Saved entries:
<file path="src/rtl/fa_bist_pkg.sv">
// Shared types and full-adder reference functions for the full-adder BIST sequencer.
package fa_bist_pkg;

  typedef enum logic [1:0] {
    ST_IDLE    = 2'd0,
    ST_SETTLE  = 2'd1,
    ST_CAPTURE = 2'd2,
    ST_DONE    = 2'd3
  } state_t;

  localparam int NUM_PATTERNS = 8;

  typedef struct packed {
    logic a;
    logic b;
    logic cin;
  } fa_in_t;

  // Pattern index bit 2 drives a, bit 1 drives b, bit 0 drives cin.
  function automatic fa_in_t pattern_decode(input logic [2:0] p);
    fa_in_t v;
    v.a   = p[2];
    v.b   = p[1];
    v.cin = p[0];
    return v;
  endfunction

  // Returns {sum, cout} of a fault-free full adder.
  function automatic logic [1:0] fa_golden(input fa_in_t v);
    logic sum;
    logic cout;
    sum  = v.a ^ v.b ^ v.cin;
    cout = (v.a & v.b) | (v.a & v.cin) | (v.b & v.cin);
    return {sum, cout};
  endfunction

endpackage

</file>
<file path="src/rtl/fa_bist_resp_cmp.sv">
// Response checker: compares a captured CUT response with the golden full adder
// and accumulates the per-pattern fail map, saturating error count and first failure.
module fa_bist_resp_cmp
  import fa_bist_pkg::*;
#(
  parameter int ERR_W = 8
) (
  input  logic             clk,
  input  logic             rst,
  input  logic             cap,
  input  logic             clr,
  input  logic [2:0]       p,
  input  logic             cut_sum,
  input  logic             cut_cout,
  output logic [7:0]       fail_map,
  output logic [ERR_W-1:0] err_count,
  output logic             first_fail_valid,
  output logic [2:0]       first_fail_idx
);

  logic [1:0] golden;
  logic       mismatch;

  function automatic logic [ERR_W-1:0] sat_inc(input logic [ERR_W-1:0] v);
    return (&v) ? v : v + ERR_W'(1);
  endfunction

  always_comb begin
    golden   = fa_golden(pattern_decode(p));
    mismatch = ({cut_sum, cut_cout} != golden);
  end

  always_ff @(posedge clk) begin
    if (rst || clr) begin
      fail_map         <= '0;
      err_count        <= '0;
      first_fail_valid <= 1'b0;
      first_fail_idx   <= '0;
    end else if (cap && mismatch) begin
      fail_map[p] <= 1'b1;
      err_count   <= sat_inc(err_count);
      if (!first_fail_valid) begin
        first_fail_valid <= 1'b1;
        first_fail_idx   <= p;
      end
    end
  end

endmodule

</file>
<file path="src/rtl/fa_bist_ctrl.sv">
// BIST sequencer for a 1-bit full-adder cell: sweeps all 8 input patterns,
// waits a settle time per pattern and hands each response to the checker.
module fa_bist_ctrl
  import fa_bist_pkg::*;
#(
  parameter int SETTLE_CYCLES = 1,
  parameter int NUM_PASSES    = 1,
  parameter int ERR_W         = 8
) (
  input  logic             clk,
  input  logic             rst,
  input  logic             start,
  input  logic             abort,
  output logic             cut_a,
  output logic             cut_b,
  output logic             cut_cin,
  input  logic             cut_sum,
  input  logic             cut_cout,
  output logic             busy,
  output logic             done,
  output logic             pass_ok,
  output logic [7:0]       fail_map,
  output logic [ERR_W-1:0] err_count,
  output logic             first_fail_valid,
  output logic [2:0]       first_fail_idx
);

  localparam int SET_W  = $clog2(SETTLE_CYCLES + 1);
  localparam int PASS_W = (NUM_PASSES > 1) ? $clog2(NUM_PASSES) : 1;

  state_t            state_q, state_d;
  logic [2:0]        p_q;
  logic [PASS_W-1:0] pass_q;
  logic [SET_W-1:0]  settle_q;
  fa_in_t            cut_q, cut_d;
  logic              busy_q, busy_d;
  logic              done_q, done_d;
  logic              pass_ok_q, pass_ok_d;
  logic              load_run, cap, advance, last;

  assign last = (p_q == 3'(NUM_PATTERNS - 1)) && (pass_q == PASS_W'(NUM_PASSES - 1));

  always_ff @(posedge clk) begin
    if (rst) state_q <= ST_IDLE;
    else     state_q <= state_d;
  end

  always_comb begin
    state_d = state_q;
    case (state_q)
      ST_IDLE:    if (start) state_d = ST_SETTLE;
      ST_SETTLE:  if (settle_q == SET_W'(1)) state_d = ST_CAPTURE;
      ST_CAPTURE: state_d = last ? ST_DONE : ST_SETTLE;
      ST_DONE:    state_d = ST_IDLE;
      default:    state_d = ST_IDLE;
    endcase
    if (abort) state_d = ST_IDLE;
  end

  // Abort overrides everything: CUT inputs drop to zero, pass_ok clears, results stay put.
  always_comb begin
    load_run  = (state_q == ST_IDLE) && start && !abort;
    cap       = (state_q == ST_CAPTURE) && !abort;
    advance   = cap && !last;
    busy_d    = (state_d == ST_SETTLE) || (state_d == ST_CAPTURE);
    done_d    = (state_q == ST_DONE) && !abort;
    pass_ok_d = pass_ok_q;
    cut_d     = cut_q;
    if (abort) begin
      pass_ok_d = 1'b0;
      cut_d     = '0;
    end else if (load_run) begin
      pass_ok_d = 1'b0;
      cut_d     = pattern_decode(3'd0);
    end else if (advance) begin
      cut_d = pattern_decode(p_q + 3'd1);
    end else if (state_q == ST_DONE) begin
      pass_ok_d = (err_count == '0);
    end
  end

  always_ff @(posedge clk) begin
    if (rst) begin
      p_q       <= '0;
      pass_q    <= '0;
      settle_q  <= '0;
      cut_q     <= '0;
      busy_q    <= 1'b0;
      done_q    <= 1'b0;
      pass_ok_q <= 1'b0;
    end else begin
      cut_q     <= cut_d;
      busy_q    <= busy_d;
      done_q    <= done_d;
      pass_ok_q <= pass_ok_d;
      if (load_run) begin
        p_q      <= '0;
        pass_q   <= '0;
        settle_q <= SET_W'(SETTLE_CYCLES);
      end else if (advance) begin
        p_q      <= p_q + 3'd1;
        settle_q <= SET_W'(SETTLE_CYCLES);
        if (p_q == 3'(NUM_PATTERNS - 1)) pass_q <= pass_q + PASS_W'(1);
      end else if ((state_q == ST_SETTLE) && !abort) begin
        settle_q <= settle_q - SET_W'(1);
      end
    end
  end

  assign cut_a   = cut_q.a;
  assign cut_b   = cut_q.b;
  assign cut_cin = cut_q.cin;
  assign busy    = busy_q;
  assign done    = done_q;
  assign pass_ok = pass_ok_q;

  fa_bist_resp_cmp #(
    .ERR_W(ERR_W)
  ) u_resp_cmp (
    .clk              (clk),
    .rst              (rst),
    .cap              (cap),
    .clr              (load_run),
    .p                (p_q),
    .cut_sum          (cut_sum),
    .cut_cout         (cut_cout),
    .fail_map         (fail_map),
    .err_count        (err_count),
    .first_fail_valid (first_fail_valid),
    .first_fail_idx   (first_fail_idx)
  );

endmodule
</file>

● Exercise directions
Work through the records above. Copy every line with the string "response".

● Output
// Response checker: compares a captured CUT response with the golden full adder
// waits a settle time per pattern and hands each response to the checker.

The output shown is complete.